I negoziati condotti sotto le insegne del WTO sono la metafora di questo processo, oggi per fortuna arenato, altrimenti avremmo avuto la privatizzazione di servizi essenziali come l’acqua e i servizi sanitari. Qualcosa, malgrado tutto, è stato salvato dallo tsunami neoliberista che ha dominato il mondo per 2 decenni.
Il movimento aveva elaborato qualche proposta forte come l’acqua, che deve restare pubblica, o la Tobin tax, che certo non poteva rispondere da sola ai compiti di governo dei mercati finanziari e tuttavia poneva l’esigenza di sedi sovranazionali di governo dei processi finanziari e insieme dello scoraggiamento delle speculazioni finanziarie. La sinistra, tranne lodevoli eccezioni, ha snobbato queste come altre proposte che ponevano il problema di ridefinire il ruolo dell’intervento pubblico nell’economia, ad esempio affrontando la costruzione di un diverso rapporto tra nord e sud del mondo anche attraverso la costruzione di sedi istituzionali adeguate. Non si trattava di restare abbarbicati a esperienze del passato, ormai tramontate, ma di ripensare al ruolo dell’intervento pubblico nella società attuale. Invece è intervenuto una specie di cupio dissolvi che ha portato la sinistra a essere afona proprio nel momento in cui argomenti tradizionali della sua esperienza sono diventati dominanti.
A questo punto occorre avere il coraggio di rimontare la china e di parlare chiaro a partire da una ridefinizione del ruolo dello stato nazionale e più in generale dell’intervento pubblico nell’economia delle altre sedi sopranazionali. Sedi che con lo stato nazionale possono comporre il quadro complessivo dell’intervento pubblico nell’economia e nella società. E’ un modo per dare un nuovo senso anche ad una competizione elettorale, altrimenti dov’è la differenza con la destra ? Si tratta di sostituire gli uni con gli altri al potere o di alternare al potere concezioni diverse della società e dello stato? L’idea che basti avere qualche modesto strumento di regolazione del mercato come è evidente non regge più. Non solo per la crisi finanziaria, ma anche per altri punti di crisi come quella ambientale e l’esigenza di riconvertire l’economia in rapporto a energia e risorse naturali. Progetti che richiedono un progetto di politica economica non privo di radicalità, interventi programmati e discriminatori: questo si e questo no. Tanto più se si vuole affrontare seriamente la valorizzazione, per quantità e qualità, delle persone nel lavoro come alternativa al loro annichilimento attraverso il precariato come regola. Certo non tutto oggi può essere risolto a livello nazionale, ma già più di mezzo secolo fa Bretton wood era una sede internazionale. Perché oggi non dovrebbe essere possibile fare qualcosa di simile ?

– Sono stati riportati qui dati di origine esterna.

[src/lpms_ctrl.sv]
module lpms_ctrl (
  input  logic              clk_i,
  input  logic              rst_ni,
  input  logic              in_valid_i,
  input  logic              in_last_i,
  output logic              in_ready_o,
  input  lpms_pkg::status_t status_i,
  output lpms_pkg::cmd_t    cmd_o
);

  lpms_pkg::state_e state_q, state_d;

  // State register.
  always_ff @(posedge clk_i or negedge rst_ni) begin
    if (!rst_ni) begin
      state_q <= lpms_pkg::ST_LOAD;
    end else begin
      state_q <= state_d;
    end
  end

  // Next state and commands.
  always_comb begin
    state_d    = state_q;
    cmd_o      = '0;
    in_ready_o = 1'b0;
    unique case (state_q)
      lpms_pkg::ST_LOAD: begin
        in_ready_o = 1'b1;
        if (in_valid_i) begin
          cmd_o.load = 1'b1;
          if (in_last_i) begin
            state_d = lpms_pkg::ST_INIT;
          end
        end
      end
      lpms_pkg::ST_INIT: begin
        cmd_o.search_init = 1'b1;
        if (status_i.painters_zero) begin
          state_d = lpms_pkg::ST_EMIT;
        end else begin
          state_d = lpms_pkg::ST_MID;
        end
      end
      lpms_pkg::ST_MID: begin
        if (status_i.low_gt_high) begin
          state_d = lpms_pkg::ST_EMIT;
        end else begin
          cmd_o.mid_calc = 1'b1;
          state_d        = lpms_pkg::ST_SCAN;
        end
      end
      lpms_pkg::ST_SCAN: begin
        cmd_o.scan_step = 1'b1;
        if (status_i.scan_done) begin
          state_d = lpms_pkg::ST_DECIDE;
        end
      end
      lpms_pkg::ST_DECIDE: begin
        cmd_o.decide = 1'b1;
        // A fitting limit of zero cannot be lowered any further.
        if (status_i.fits && status_i.mid_zero) begin
          state_d = lpms_pkg::ST_EMIT;
        end else begin
          state_d = lpms_pkg::ST_MID;
        end
      end
      lpms_pkg::ST_EMIT: begin
        if (status_i.out_free) begin
          cmd_o.emit      = 1'b1;
          cmd_o.clear_set = 1'b1;
          state_d         = lpms_pkg::ST_LOAD;
        end
      end
      default: begin
        state_d = lpms_pkg::ST_LOAD;
      end
    endcase
  end

endmodule
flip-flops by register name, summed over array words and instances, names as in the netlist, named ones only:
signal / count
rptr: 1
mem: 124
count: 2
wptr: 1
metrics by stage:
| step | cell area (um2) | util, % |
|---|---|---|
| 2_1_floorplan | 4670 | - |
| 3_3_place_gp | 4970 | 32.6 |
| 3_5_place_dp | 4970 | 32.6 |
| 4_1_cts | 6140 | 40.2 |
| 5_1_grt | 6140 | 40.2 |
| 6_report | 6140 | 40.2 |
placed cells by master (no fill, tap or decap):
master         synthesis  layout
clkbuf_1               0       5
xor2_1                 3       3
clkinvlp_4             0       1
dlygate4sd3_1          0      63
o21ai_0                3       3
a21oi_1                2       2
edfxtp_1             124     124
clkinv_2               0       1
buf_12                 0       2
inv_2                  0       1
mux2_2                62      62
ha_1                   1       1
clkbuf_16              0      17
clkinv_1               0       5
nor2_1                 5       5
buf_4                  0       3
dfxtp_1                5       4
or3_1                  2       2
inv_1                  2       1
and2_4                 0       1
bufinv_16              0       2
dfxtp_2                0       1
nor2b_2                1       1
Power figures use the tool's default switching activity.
File: src/sv/dahf_front.sv
`timescale 1ns / 1ps
module dahf_front (
  input  logic            clk,
  input  logic            rst,
  input  logic            accept,
  input  dahf_pkg::item_t item,
  output logic            job_push,
  output dahf_pkg::job_t  job
);
  import dahf_pkg::*;

  localparam int XW = (CONC_WIDTH > 32) ? CONC_WIDTH : 32;

  logic [30:0] glu_sum;
  logic [30:0] dhpg_sum;
  logic [30:0] val;
  logic [XW-1:0] ext;
  logic [31:0] glu_add;
  logic [31:0] dhpg_add;

  // negative clamps to zero, oversize to full scale
  always_comb begin
    ext = XW'(item.sample);
    if (item.sample[CONC_WIDTH-1])   val = '0;
    else if (ext > XW'(MAX31))       val = MAX31;
    else                             val = ext[30:0];
  end

  assign glu_add  = {1'b0, glu_sum} + {1'b0, val};
  assign dhpg_add = {1'b0, dhpg_sum} + {1'b0, val};

  assign job_push     = accept && (item.kind == KIND_EVAL);
  assign job.glu_sum  = glu_sum;
  assign job.dhpg_sum = dhpg_sum;

  always_ff @(posedge clk) begin
    if (rst) begin
      glu_sum  <= '0;
      dhpg_sum <= '0;
    end else if (accept) begin
      unique case (item.kind)
        KIND_GLU:  glu_sum  <= glu_add[31] ? MAX31 : glu_add[30:0];
        KIND_DHPG: dhpg_sum <= dhpg_add[31] ? MAX31 : dhpg_add[30:0];
        KIND_EVAL: begin
          glu_sum  <= '0;
          dhpg_sum <= '0;
        end
        KIND_NONE: ;
        default: ;
      endcase
    end
  end
endmodule

File: config.mk
export PLATFORM = sky130hd
export DESIGN_NAME = dahf_front
export DESIGN_NICKNAME = d
export VERILOG_FILES = /design/src/sv/dahf_pkg.sv /design/src/sv/dahf_front.sv
export SDC_FILE = /design/constraint.sdc
export NUM_CORES = 1
export LEC_CHECK = 0
export ABC_AREA = 0
export BUFFER_PORTS_ARGS = -buffer_cell sky130_fd_sc_hd__clkbuf_2
export CAP_MARGIN = 20
export CORE_ASPECT_RATIO = 1.2
export CORE_MARGIN = 8
export CORE_UTILIZATION = 64
export DETAILED_ROUTE_END_ITERATION = 12
export PLACE_DENSITY = 0.95
export SYNTH_ARGS = -nofsm -noshare
export SYNTH_HDL_FRONTEND = slang
export SYNTH_SLANG_ARGS = --single-unit
File: constraint.sdc
create_clock -name clk -period 10.7 [get_ports clk]
set_input_delay 0 -clock clk [delete_from_list [all_inputs] [get_ports clk]]
set_output_delay 0 -clock clk [all_outputs]
set_load 0.05 [all_outputs]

Le sedi pubbliche debbono essere strutturalmente democratiche, cioè rispondenti ad un mandato, cosa che le sedi internazionali attuali nella maggior parte dei casi non fanno perché sono opache sedi tecnocratiche – non a caso - e che per di più neppure si sono accorte della crisi finanziaria e bancaria in arrivo. L’ideologia monetarista e liberista è andata in profondità, ha creato senso comune. La reazione non può che essere di uguale intensità, proponendo politiche e strumenti nuovi di intervento pubblico.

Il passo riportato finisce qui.